[Collected data]
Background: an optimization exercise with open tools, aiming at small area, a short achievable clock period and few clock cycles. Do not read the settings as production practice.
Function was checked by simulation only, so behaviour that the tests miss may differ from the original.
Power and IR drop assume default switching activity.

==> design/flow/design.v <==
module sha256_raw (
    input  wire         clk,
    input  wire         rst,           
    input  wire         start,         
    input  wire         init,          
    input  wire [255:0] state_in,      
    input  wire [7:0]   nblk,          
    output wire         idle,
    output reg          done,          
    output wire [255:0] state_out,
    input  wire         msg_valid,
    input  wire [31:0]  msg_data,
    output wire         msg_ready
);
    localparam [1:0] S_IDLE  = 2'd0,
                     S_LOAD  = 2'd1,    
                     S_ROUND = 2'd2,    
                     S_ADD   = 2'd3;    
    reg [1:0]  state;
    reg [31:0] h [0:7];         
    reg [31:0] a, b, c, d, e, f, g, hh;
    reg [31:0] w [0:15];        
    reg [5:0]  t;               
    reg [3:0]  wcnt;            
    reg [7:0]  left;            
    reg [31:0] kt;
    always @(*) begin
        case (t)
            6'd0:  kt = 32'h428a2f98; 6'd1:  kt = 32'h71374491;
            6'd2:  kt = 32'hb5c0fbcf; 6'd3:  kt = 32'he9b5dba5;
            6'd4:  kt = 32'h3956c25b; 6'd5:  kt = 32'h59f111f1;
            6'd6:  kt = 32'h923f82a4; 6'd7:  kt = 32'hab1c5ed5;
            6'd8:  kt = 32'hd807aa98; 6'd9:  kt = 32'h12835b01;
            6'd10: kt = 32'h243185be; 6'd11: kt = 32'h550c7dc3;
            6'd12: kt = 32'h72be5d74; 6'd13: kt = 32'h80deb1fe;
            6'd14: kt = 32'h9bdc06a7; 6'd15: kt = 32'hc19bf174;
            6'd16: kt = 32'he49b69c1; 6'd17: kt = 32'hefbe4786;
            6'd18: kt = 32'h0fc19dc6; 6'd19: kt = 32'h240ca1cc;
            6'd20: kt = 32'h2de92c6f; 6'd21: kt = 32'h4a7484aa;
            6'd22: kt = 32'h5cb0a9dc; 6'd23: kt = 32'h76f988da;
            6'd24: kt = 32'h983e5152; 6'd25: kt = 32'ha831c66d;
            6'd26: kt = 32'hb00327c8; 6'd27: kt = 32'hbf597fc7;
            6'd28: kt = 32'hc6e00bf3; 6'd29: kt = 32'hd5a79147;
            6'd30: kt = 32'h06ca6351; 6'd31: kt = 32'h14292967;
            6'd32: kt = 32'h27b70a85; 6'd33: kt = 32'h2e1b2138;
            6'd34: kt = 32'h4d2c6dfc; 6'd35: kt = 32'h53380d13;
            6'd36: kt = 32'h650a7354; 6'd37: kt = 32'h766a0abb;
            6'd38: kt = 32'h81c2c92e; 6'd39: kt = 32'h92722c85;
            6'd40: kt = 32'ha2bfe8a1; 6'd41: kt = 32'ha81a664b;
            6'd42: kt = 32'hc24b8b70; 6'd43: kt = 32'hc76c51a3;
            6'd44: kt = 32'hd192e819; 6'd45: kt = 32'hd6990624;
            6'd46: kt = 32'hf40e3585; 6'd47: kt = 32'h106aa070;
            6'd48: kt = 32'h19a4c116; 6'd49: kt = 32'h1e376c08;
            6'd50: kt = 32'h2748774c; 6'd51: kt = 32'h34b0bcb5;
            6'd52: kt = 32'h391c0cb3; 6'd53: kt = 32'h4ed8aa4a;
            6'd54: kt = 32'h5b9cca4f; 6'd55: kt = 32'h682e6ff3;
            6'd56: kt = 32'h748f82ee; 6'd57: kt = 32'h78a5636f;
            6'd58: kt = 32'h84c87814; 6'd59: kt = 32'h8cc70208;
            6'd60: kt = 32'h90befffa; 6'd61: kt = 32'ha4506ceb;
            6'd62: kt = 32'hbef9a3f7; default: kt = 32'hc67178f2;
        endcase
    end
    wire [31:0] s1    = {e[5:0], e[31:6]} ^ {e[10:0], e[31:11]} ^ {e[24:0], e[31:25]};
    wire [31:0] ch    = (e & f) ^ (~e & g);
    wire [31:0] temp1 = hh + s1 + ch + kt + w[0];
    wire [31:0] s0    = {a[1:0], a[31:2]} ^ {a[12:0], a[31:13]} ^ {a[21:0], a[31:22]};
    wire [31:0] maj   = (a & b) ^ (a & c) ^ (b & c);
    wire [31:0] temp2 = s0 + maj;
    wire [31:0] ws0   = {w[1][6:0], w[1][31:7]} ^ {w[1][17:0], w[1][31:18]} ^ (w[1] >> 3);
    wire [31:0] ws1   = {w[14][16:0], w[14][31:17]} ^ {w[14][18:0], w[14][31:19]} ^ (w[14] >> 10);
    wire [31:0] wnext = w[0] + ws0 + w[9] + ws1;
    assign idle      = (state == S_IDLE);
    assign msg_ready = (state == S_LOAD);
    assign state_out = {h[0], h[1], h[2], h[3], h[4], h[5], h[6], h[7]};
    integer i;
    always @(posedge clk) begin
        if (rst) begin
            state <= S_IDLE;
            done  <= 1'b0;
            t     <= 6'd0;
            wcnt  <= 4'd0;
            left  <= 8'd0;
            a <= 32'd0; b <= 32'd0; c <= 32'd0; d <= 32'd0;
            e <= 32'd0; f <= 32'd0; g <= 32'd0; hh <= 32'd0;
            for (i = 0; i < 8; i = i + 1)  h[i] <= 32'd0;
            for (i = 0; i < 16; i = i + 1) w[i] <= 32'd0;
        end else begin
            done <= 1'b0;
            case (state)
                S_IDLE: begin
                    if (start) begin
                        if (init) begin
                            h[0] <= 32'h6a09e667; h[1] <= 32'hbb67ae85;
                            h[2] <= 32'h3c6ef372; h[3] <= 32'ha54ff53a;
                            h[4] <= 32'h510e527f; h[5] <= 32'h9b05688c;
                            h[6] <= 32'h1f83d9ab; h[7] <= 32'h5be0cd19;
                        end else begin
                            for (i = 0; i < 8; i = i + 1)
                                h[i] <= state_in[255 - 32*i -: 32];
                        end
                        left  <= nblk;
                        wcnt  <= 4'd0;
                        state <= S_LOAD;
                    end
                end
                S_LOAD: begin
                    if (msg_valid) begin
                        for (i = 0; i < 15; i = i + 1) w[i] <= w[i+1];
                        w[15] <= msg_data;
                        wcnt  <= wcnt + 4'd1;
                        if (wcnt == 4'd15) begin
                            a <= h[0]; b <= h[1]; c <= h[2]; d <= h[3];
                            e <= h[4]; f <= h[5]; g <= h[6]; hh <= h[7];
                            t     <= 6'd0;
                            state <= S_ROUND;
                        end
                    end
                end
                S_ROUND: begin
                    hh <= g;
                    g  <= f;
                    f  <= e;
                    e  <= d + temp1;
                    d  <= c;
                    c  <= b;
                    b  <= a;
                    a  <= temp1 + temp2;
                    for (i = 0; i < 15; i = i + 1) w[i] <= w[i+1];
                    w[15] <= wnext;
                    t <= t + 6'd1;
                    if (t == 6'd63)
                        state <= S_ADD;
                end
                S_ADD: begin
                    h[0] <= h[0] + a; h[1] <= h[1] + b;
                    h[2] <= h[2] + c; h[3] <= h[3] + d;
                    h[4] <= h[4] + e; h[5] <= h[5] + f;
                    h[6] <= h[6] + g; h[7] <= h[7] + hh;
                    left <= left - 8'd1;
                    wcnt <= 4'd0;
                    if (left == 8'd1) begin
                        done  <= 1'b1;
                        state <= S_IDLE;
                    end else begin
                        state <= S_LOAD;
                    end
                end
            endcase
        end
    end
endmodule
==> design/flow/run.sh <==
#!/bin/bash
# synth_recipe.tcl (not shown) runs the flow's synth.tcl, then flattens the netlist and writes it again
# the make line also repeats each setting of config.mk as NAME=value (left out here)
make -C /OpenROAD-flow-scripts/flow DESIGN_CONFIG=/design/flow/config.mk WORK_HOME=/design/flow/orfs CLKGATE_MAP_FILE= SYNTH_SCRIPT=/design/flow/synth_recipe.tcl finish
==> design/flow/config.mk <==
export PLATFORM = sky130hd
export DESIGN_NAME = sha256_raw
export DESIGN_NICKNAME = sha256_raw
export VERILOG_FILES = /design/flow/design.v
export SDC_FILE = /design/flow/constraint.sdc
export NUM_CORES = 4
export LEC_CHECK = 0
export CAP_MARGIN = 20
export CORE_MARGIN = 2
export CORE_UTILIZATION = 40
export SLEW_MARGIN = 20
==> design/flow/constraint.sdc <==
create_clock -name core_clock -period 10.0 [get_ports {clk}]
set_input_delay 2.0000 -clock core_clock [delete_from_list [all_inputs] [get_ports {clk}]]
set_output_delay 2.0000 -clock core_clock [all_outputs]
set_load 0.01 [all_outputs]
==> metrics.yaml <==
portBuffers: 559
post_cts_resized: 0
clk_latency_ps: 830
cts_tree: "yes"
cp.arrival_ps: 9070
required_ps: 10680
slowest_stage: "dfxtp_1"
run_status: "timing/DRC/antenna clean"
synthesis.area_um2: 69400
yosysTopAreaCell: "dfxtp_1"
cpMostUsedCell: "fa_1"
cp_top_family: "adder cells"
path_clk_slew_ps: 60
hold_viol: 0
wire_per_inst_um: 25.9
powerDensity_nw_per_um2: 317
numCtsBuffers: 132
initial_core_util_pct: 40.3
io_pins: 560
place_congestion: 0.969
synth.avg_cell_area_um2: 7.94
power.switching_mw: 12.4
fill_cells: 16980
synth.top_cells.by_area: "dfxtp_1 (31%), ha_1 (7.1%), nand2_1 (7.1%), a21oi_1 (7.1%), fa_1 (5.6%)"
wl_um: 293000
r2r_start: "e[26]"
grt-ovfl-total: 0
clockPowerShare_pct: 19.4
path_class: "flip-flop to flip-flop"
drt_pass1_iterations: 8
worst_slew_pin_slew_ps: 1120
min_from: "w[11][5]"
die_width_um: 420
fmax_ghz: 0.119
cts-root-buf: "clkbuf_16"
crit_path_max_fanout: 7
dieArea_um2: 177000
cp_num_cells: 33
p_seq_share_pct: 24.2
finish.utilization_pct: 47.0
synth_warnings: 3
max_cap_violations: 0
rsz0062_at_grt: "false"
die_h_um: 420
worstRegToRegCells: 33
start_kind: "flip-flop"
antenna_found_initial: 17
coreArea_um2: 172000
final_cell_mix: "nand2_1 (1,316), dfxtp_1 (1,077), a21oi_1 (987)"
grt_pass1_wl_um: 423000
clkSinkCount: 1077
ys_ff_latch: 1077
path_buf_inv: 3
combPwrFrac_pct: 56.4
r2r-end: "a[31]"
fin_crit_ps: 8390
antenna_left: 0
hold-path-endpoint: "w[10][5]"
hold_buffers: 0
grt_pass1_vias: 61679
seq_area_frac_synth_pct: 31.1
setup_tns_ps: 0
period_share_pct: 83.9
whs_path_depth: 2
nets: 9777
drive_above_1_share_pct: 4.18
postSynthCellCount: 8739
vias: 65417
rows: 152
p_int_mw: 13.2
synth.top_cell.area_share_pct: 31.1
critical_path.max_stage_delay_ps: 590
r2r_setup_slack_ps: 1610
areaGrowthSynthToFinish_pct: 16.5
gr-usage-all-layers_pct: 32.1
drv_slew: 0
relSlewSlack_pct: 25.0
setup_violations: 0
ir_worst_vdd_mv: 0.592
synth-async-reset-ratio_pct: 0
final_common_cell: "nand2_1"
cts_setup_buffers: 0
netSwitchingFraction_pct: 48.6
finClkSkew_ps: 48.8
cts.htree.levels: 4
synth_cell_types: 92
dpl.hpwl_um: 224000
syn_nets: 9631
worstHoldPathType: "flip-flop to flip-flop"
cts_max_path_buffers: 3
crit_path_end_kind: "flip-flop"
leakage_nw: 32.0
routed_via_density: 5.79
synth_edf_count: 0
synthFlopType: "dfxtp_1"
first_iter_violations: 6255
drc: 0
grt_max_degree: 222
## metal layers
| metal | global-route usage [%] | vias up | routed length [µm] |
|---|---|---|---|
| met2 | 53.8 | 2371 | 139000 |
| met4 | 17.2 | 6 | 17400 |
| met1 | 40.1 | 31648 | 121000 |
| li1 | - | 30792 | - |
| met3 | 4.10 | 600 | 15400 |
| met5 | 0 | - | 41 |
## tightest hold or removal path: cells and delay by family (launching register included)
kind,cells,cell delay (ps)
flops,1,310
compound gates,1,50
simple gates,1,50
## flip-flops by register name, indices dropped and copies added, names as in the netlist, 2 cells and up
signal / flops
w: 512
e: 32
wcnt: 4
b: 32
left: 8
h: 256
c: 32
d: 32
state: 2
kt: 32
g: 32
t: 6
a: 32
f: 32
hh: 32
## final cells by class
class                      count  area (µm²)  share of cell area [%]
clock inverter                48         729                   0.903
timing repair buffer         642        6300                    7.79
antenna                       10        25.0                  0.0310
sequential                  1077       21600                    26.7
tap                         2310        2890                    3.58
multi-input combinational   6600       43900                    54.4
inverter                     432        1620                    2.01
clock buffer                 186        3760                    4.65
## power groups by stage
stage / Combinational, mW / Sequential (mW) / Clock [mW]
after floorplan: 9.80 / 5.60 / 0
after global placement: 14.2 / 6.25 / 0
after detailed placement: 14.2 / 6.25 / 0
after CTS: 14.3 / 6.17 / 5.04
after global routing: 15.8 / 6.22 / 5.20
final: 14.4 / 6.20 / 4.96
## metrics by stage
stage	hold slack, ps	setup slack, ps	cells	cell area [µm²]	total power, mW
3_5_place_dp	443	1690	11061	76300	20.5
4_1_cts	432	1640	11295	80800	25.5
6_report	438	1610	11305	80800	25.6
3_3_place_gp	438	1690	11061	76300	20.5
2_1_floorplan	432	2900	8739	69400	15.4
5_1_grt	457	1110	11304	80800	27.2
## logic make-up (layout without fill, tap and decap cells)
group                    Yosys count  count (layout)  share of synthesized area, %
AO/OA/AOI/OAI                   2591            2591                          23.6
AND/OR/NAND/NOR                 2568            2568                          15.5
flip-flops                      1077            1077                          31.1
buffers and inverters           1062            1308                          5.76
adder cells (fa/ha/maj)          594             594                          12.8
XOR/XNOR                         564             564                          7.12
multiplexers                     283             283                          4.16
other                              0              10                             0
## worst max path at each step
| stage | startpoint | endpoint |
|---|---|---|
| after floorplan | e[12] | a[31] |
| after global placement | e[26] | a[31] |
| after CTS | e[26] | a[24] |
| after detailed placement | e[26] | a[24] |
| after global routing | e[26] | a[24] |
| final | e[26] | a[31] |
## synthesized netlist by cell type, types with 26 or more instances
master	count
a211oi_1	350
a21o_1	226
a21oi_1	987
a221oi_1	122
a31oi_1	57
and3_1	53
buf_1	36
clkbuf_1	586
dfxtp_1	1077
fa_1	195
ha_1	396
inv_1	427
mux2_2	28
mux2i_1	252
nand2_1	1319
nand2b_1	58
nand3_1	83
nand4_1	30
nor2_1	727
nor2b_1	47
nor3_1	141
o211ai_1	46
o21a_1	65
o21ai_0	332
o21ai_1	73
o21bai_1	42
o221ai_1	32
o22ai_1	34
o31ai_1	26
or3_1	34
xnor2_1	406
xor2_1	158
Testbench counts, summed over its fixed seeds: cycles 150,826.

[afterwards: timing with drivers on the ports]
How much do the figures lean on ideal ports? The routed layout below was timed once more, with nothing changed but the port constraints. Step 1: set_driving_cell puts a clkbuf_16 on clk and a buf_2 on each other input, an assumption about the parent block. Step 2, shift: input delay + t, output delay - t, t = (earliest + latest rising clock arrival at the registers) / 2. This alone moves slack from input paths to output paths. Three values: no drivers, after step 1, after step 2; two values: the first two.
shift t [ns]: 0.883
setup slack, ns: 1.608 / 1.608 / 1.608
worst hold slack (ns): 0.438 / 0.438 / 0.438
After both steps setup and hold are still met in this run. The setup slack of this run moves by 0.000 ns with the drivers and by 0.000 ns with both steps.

Problem details: Return, please, the lines of the data from the first through the line containing "6'd28: kt = 32'hc6e00bf3;", both kept, exactly as they stand and nothing more.

Written response:
Background: an optimization exercise with open tools, aiming at small area, a short achievable clock period and few clock cycles. Do not read the settings as production practice.
Function was checked by simulation only, so behaviour that the tests miss may differ from the original.
Power and IR drop assume default switching activity.

==> design/flow/design.v <==
module sha256_raw (
    input  wire         clk,
    input  wire         rst,           
    input  wire         start,         
    input  wire         init,          
    input  wire [255:0] state_in,      
    input  wire [7:0]   nblk,          
    output wire         idle,
    output reg          done,          
    output wire [255:0] state_out,
    input  wire         msg_valid,
    input  wire [31:0]  msg_data,
    output wire         msg_ready
);
    localparam [1:0] S_IDLE  = 2'd0,
                     S_LOAD  = 2'd1,    
                     S_ROUND = 2'd2,    
                     S_ADD   = 2'd3;    
    reg [1:0]  state;
    reg [31:0] h [0:7];         
    reg [31:0] a, b, c, d, e, f, g, hh;
    reg [31:0] w [0:15];        
    reg [5:0]  t;               
    reg [3:0]  wcnt;            
    reg [7:0]  left;            
    reg [31:0] kt;
    always @(*) begin
        case (t)
            6'd0:  kt = 32'h428a2f98; 6'd1:  kt = 32'h71374491;
            6'd2:  kt = 32'hb5c0fbcf; 6'd3:  kt = 32'he9b5dba5;
            6'd4:  kt = 32'h3956c25b; 6'd5:  kt = 32'h59f111f1;
            6'd6:  kt = 32'h923f82a4; 6'd7:  kt = 32'hab1c5ed5;
            6'd8:  kt = 32'hd807aa98; 6'd9:  kt = 32'h12835b01;
            6'd10: kt = 32'h243185be; 6'd11: kt = 32'h550c7dc3;
            6'd12: kt = 32'h72be5d74; 6'd13: kt = 32'h80deb1fe;
            6'd14: kt = 32'h9bdc06a7; 6'd15: kt = 32'hc19bf174;
            6'd16: kt = 32'he49b69c1; 6'd17: kt = 32'hefbe4786;
            6'd18: kt = 32'h0fc19dc6; 6'd19: kt = 32'h240ca1cc;
            6'd20: kt = 32'h2de92c6f; 6'd21: kt = 32'h4a7484aa;
            6'd22: kt = 32'h5cb0a9dc; 6'd23: kt = 32'h76f988da;
            6'd24: kt = 32'h983e5152; 6'd25: kt = 32'ha831c66d;
            6'd26: kt = 32'hb00327c8; 6'd27: kt = 32'hbf597fc7;
            6'd28: kt = 32'hc6e00bf3; 6'd29: kt = 32'hd5a79147;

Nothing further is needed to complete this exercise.